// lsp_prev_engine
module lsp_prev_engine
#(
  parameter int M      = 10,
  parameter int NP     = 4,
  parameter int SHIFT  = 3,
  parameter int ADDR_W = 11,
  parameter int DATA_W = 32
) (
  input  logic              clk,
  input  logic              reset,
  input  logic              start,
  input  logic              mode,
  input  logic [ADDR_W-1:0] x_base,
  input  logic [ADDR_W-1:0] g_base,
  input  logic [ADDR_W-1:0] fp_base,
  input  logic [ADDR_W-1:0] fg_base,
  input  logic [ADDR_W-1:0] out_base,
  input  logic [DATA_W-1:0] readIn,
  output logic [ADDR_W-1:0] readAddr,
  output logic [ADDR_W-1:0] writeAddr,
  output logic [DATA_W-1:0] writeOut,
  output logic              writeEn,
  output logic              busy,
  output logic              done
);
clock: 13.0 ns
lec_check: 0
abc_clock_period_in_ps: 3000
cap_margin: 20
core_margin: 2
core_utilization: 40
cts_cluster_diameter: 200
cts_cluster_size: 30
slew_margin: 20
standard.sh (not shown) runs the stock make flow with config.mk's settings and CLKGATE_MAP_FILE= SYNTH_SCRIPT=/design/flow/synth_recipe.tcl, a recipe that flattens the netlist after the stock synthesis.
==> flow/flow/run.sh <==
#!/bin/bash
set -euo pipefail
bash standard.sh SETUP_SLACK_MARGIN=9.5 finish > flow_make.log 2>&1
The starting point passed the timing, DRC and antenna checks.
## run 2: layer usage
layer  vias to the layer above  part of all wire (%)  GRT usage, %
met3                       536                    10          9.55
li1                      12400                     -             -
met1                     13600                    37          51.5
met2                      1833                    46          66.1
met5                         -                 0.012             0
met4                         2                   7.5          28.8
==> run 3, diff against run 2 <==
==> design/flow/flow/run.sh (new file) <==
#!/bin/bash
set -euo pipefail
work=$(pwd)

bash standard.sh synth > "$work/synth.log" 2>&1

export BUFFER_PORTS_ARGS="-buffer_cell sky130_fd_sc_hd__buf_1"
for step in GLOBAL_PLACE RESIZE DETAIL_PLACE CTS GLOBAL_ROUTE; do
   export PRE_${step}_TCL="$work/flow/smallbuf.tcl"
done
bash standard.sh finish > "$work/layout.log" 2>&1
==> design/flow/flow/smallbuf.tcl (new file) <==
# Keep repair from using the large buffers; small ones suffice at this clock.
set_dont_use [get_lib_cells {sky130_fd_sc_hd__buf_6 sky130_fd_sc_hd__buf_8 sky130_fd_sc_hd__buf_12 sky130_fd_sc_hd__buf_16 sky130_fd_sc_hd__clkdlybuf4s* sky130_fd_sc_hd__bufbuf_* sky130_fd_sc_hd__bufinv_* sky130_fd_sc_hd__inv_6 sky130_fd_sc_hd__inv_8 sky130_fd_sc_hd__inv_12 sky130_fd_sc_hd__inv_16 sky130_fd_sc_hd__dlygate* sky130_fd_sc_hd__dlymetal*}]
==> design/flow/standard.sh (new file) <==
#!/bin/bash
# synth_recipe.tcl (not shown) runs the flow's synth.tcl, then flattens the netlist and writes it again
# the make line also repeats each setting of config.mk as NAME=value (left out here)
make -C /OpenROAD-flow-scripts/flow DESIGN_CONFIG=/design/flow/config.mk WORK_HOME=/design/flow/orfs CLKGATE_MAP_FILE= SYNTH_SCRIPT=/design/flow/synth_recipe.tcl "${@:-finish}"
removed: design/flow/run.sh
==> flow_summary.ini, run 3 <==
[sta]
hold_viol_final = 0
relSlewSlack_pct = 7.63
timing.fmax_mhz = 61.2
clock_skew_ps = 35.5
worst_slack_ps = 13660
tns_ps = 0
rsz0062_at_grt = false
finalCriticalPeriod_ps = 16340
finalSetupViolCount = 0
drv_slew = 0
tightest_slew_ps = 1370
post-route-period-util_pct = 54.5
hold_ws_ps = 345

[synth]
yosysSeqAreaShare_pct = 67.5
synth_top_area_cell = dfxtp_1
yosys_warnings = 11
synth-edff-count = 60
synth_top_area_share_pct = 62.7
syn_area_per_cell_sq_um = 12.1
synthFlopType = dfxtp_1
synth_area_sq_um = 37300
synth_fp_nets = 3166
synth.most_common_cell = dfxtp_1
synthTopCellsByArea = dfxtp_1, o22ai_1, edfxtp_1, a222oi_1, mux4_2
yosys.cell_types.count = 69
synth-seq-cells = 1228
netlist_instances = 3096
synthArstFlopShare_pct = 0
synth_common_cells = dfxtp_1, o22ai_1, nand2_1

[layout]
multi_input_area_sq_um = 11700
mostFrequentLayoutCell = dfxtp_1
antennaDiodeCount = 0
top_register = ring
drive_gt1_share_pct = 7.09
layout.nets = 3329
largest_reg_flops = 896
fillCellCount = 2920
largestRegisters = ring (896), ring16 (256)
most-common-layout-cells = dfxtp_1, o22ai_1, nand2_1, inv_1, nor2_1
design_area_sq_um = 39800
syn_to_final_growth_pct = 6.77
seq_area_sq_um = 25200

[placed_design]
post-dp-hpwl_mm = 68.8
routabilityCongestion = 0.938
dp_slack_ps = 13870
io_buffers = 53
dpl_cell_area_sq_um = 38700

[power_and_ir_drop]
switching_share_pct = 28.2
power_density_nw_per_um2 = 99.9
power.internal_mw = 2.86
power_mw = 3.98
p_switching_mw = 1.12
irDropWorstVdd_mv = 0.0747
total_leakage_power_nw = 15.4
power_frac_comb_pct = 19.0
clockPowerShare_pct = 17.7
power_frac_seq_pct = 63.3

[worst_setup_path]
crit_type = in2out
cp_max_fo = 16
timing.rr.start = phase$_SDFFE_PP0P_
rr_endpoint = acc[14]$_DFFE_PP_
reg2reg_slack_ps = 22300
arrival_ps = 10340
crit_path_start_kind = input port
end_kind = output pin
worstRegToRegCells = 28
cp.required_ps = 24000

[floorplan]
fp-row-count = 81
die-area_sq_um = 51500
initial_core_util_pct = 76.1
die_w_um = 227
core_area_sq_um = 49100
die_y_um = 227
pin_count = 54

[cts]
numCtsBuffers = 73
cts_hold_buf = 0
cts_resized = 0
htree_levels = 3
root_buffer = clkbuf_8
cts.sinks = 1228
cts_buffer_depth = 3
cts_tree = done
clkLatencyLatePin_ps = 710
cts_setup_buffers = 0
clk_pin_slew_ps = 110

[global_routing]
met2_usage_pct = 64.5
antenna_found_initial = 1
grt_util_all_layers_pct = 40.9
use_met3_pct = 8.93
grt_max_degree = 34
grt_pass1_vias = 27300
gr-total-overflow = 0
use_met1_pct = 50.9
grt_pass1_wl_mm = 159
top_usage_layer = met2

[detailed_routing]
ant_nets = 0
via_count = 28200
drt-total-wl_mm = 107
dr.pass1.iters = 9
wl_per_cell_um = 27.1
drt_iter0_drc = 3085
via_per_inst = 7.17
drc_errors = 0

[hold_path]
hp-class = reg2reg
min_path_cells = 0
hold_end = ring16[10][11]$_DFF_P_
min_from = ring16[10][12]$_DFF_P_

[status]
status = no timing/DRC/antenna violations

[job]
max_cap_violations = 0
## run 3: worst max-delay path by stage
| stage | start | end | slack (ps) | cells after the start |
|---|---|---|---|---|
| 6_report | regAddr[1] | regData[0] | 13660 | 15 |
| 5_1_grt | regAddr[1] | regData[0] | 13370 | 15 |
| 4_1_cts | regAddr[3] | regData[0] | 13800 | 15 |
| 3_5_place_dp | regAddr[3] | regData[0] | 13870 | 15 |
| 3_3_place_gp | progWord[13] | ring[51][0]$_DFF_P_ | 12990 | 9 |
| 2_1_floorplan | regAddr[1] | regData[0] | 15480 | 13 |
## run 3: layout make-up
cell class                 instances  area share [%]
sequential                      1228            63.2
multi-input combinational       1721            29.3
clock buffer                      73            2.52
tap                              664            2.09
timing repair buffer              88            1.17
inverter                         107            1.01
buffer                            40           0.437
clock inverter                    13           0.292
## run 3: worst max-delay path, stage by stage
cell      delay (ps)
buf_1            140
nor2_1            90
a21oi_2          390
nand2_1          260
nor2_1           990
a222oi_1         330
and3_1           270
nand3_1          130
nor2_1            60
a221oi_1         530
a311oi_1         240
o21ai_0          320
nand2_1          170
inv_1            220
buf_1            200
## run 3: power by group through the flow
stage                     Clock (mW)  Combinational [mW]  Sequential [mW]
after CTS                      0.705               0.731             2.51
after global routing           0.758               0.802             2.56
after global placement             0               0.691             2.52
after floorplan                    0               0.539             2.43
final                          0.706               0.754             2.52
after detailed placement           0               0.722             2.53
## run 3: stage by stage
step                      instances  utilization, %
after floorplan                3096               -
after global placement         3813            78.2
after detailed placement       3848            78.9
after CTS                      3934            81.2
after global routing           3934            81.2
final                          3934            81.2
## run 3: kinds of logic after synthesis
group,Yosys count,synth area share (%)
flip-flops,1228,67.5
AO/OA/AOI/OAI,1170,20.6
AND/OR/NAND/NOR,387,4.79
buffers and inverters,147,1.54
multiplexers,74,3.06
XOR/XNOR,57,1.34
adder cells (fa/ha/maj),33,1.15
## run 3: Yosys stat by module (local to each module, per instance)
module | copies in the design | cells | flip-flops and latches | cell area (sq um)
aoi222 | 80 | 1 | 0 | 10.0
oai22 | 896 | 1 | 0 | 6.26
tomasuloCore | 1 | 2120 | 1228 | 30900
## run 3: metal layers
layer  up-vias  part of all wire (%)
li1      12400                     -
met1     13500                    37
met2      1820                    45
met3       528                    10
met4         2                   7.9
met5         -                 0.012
Background: an optimization exercise with open tools, aiming at small area, a short achievable clock period and few clock cycles. Do not read the settings as production practice. Where RTL was checked, it was by simulation tests only, not by an equivalence proof against the original. Only the layout flow was run in runs 1 and 2; the RTL was not checked for function there. Power and IR drop assume default switching activity.

<file path="flow/run.sh">
#!/bin/bash
# The standard ORFS layout (the standard.sh) with two changes to how the
# layout is made: adders are left to ABC instead of being mapped to full- and
# half-adder cells first, and ports are buffered with the smallest buffer
# cell. Registers, their names and cell types are those of the standard
# synthesis. make's output goes to flow_make.log; each ORFS step keeps its own
# log under orfs/logs.
set -euo pipefail
bash standard.sh ADDER_MAP_FILE= "BUFFER_PORTS_ARGS=-buffer_cell sky130_fd_sc_hd__buf_1" finish > flow_make.log 2>&1
</file>
<file path="standard.sh">
#!/bin/bash
# synth_recipe.tcl (not shown) runs the flow's synth.tcl, then flattens the netlist and writes it again
# the make line also repeats each setting of config.mk as NAME=value (left out here)
make -C /OpenROAD-flow-scripts/flow DESIGN_CONFIG=/design/flow/config.mk WORK_HOME=/design/flow/orfs CLKGATE_MAP_FILE= SYNTH_SCRIPT=/design/flow/synth_recipe.tcl "${@:-finish}"
</file>
<file path="config.mk">
export PLATFORM = sky130hd
export DESIGN_NAME = calendar_clock_with_keypad_setup_unit
export DESIGN_NICKNAME = calendar_clock_with_keypad_setup_unit
export VERILOG_FILES = /design/flow/design.v
export SDC_FILE = /design/flow/constraint.sdc
export NUM_CORES = 4
export LEC_CHECK = 0
export ABC_AREA = 1
export CAP_MARGIN = 20
export CORE_MARGIN = 2
export CORE_UTILIZATION = 40
export SLEW_MARGIN = 20
</file>
<file path="constraint.sdc">
create_clock -name core_clock -period 14.0 [get_ports {clock}]
set_input_delay 2.8000 -clock core_clock [delete_from_list [all_inputs] [get_ports {clock}]]
set_output_delay 2.8000 -clock core_clock [all_outputs]
set_load 0.01 [all_outputs]
</file>
This design comes from an exercise in tuning for small area, a short achievable clock period and few clock cycles per item on the open sky130 flow, not from production work.
Function was checked by simulation only, so behaviour that the tests miss may differ from the original.
Power and IR drop assume default switching activity.

// idct_block
module idct_block (
    input  logic        CLOCK,
    input  logic        Resetn,
    input  logic        in_valid,
    input  logic [15:0] in_data,
    output logic        in_ready,
    output logic        out_valid,
    output logic [31:0] out_data,
    input  logic        out_ready
);
    logic [2:0]  ph;           
    logic [5:0]  wn;           
    logic        xv;           
    logic        ldp;          
    logic [2:0]  ldk;          
    logic        sv;           
    logic [2:0]  sk;           
    logic        w_xfer;       
    logic        sfull;        
    logic        obv;          
    logic [5:0]  ow;           
    logic        out_load;
    logic        obe;
    logic        in_take;
    logic        d_act, d_first, d_xfer;
    logic [5:0]  wn_nx;
    logic        pv1;          
    logic        w_act, w_first, w_cp;
    logic [2:0]  w_k;
    logic        d_cp;
    logic [7:0]  m0;           
    logic        done_all;
    logic        clr0, cpy0;   
    assign in_take  = in_valid && in_ready;
    assign set_sready = (ph == 3'd4) && d_act && (sk == 3'd7);
    assign wn_nx    = wn + {5'd0, in_take};
    logic        o_src_s, sready, obusy, o_start, o_last, set_sready;
    assign out_load = obv && (ph + 3'd1 == ow[2:0]) && (!out_valid || out_ready);
    assign o_last   = out_load && (ow == 6'd63);
    assign o_start  = sready && (!obv || o_last);
    assign o_src_s  = (ow[5:3] == 3'd0);
    assign done_all = &(m0 | {((clr0 || cpy0) && (ph == 3'd4)), 7'd0});
    assign obe      = !obusy;    
    always_comb begin
        d_act = 1'b0; d_first = 1'b0; d_xfer = 1'b0; d_cp = !done_all;
        if (!done_all) begin
            d_act = 1'b0;
        end else if (sv && (sk != 3'd0)) begin
            d_act = 1'b1;
        end else if (sv && (!sfull || obe)) begin
            d_act = 1'b1; d_first = 1'b1; d_xfer = sfull;
        end else if (sfull && obe) begin
            d_xfer = 1'b1;
        end
  ...
Size: ~9400 cells after synthesis, ~3600 flip-flops, ~54 I/O pins.
Settings: LEC_CHECK=0, CAP_MARGIN=20, CORE_MARGIN=2, CORE_UTILIZATION=62, CTS_CLUSTER_DIAMETER=100, CTS_CLUSTER_SIZE=24, PLACE_DENSITY_LB_ADDON=0.15, SLEW_MARGIN=20; clock period 10.0 ns.
standard.sh (not shown) runs the stock make flow with config.mk's settings and CLKGATE_MAP_FILE= SYNTH_SCRIPT=/design/flow/synth_recipe.tcl, a recipe that flattens the netlist after the stock synthesis.
==> flow/flow/run.sh <==
#!/bin/bash
set -euo pipefail
W=$(cd "$(dirname "$0")/.." && pwd)
cd "$W"
MARGIN=6.6
{
  cat config.mk
  echo "export SETUP_SLACK_MARGIN = $MARGIN"
  echo "export BUFFER_PORTS_ARGS = -buffer_cell sky130_fd_sc_hd__buf_4"
} > flow_config.mk
sed "s|DESIGN_CONFIG=[^ ]*|DESIGN_CONFIG=$W/flow_config.mk|" standard.sh > flow_standard.sh
bash flow_standard.sh > flow_make.log 2>&1
The first run passed the timing, DRC and antenna checks.
Testbench counts at the start, summed over its fixed seeds: cycles 6,720, blocks 96.
This is an optimization exercise on Yosys and OpenROAD, whose aim is a short achievable clock period and few clock cycles per item, not a production implementation.
Only simulation tests tie the RTL to the original design; equivalence was not proved.
No activity file was given, so power comes from the tool's default toggle rates.

### design.v
`default_nettype none
package core_pkg;
    localparam int DATA_W     = 32;
    localparam int REG_ADDR_W = 5;
    localparam int NUM_REGS   = 32;
    typedef logic [DATA_W-1:0]     data_t;
    typedef logic [REG_ADDR_W-1:0] reg_addr_t;
    typedef logic [31:0]           inst_word_t;
    typedef logic [4:0]            alu_op_t;
    localparam alu_op_t ALU_ADD  = 5'h00;
    localparam alu_op_t ALU_SUB  = 5'h01;
    localparam alu_op_t ALU_SLT  = 5'h02;
    localparam alu_op_t ALU_SLTU = 5'h03;
    localparam alu_op_t ALU_AND  = 5'h04;
    localparam alu_op_t ALU_OR   = 5'h05;
    localparam alu_op_t ALU_NOR  = 5'h06;
    localparam alu_op_t ALU_XOR  = 5'h07;
    localparam alu_op_t ALU_SLL  = 5'h08;
    localparam alu_op_t ALU_SRL  = 5'h09;
    localparam alu_op_t ALU_SRA  = 5'h0a;
    localparam alu_op_t ALU_LUI  = 5'h0b;
    localparam logic [16:0] OPC17_ADD  = 17'h00020;
    localparam logic [16:0] OPC17_SUB  = 17'h00022;
    localparam logic [16:0] OPC17_SLT  = 17'h00024;
    localparam logic [16:0] OPC17_SLTU = 17'h00025;
    localparam logic [16:0] OPC17_NOR  = 17'h00028;
    localparam logic [16:0] OPC17_AND  = 17'h00029;
    localparam logic [16:0] OPC17_OR   = 17'h0002a;
    localparam logic [16:0] OPC17_XOR  = 17'h0002b;
    localparam logic [16:0] OPC17_SLL  = 17'h0002e;
    localparam logic [16:0] OPC17_SRL  = 17'h0002f;
    localparam logic [16:0] OPC17_SRA  = 17'h00030;
    localparam logic [16:0] OPC17_SLLI = 17'h00081;
    localparam logic [16:0] OPC17_SRLI = 17'h00089;
    localparam logic [16:0] OPC17_SRAI = 17'h00091;
    localparam logic [9:0] OPC10_SLTI  = 10'h008;
    localparam logic [9:0] OPC10_SLTUI = 10'h009;
    localparam logic [9:0] OPC10_ADDI  = 10'h00a;
    localparam logic [9:0] OPC10_ANDI  = 10'h00d;
    localparam logic [9:0] OPC10_ORI   = 10'h00e;
    localparam logic [9:0] OPC10_XORI  = 10'h00f;
    localparam logic [6:0] OPC7_LU12I = 7'h0a;
endpackage
`default_nettype wire
`timescale 1ns/100ps
`default_nettype none
module reg_file (
    input  logic                clk,
    input  logic [31:1]         i_rsel0,
    input  logic                i_kill0,
    input  logic                i_bsel0,
    input  logic [31:1]         i_rsel1,
    input  logic                i_kill1,
    input  logic                i_bsel1,
    input  core_pkg::data_t     i_bdata,
    input  core_pkg::data_t     i_or1,
    output core_pkg::data_t     o_rdata0,
    output core_pkg::data_t     o_rdata1,
    input  logic                i_we,
    input  core_pkg::reg_addr_t i_waddr,
    input  core_pkg::data_t     i_wdata
);
    logic [31:1][31:0] regs;
    always_ff @(posedge clk) begin
        for (int k = 1; k < 32; k++) begin
            if (i_we && i_waddr == core_pkg::reg_addr_t'(k)) begin
                regs[k] <= i_wdata;
            end
        end
    end
    logic [31:0] sel0, sel1;
    logic [31:0][31:0] ent;
    assign sel0 = {i_rsel0, 1'b0};
    assign sel1 = {i_rsel1, 1'b0};
    assign ent  = {regs, 32'd0};
    for (genvar i = 0; i < 32; i++) begin : g_bit
        logic [31:1] col;
        for (genvar k = 1; k < 32; k++) begin : g_col
            assign col[k] = ent[k][i];
        end
        rf_read_bit u_r0 (.i_sel(i_rsel0), .i_d(col), .i_kill(i_kill0), .i_bsel(i_bsel0),
                          .i_bd(i_bdata[i]), .i_or(1'b0), .o_y(o_rdata0[i]));
        rf_read_bit u_r1 (.i_sel(i_rsel1), .i_d(col), .i_kill(i_kill1), .i_bsel(i_bsel1),
                          .i_bd(i_bdata[i]), .i_or(i_or1[i]), .o_y(o_rdata1[i]));
    end
endmodule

● INSTRUCTIONS FOR THE TASK: Set the entries down again exactly, beginning with their first line and ending with the line that contains "design/flow/flow/smallbuf.tcl (new file)"; omit all other lines.

● ANSWER BOX:
// lsp_prev_engine
module lsp_prev_engine
#(
  parameter int M      = 10,
  parameter int NP     = 4,
  parameter int SHIFT  = 3,
  parameter int ADDR_W = 11,
  parameter int DATA_W = 32
) (
  input  logic              clk,
  input  logic              reset,
  input  logic              start,
  input  logic              mode,
  input  logic [ADDR_W-1:0] x_base,
  input  logic [ADDR_W-1:0] g_base,
  input  logic [ADDR_W-1:0] fp_base,
  input  logic [ADDR_W-1:0] fg_base,
  input  logic [ADDR_W-1:0] out_base,
  input  logic [DATA_W-1:0] readIn,
  output logic [ADDR_W-1:0] readAddr,
  output logic [ADDR_W-1:0] writeAddr,
  output logic [DATA_W-1:0] writeOut,
  output logic              writeEn,
  output logic              busy,
  output logic              done
);
clock: 13.0 ns
lec_check: 0
abc_clock_period_in_ps: 3000
cap_margin: 20
core_margin: 2
core_utilization: 40
cts_cluster_diameter: 200
cts_cluster_size: 30
slew_margin: 20
standard.sh (not shown) runs the stock make flow with config.mk's settings and CLKGATE_MAP_FILE= SYNTH_SCRIPT=/design/flow/synth_recipe.tcl, a recipe that flattens the netlist after the stock synthesis.
==> flow/flow/run.sh <==
#!/bin/bash
set -euo pipefail
bash standard.sh SETUP_SLACK_MARGIN=9.5 finish > flow_make.log 2>&1
The starting point passed the timing, DRC and antenna checks.
## run 2: layer usage
layer  vias to the layer above  part of all wire (%)  GRT usage, %
met3                       536                    10          9.55
li1                      12400                     -             -
met1                     13600                    37          51.5
met2                      1833                    46          66.1
met5                         -                 0.012             0
met4                         2                   7.5          28.8
==> run 3, diff against run 2 <==
==> design/flow/flow/run.sh (new file) <==
#!/bin/bash
set -euo pipefail
work=$(pwd)

bash standard.sh synth > "$work/synth.log" 2>&1

export BUFFER_PORTS_ARGS="-buffer_cell sky130_fd_sc_hd__buf_1"
for step in GLOBAL_PLACE RESIZE DETAIL_PLACE CTS GLOBAL_ROUTE; do
   export PRE_${step}_TCL="$work/flow/smallbuf.tcl"
done
bash standard.sh finish > "$work/layout.log" 2>&1
==> design/flow/flow/smallbuf.tcl (new file) <==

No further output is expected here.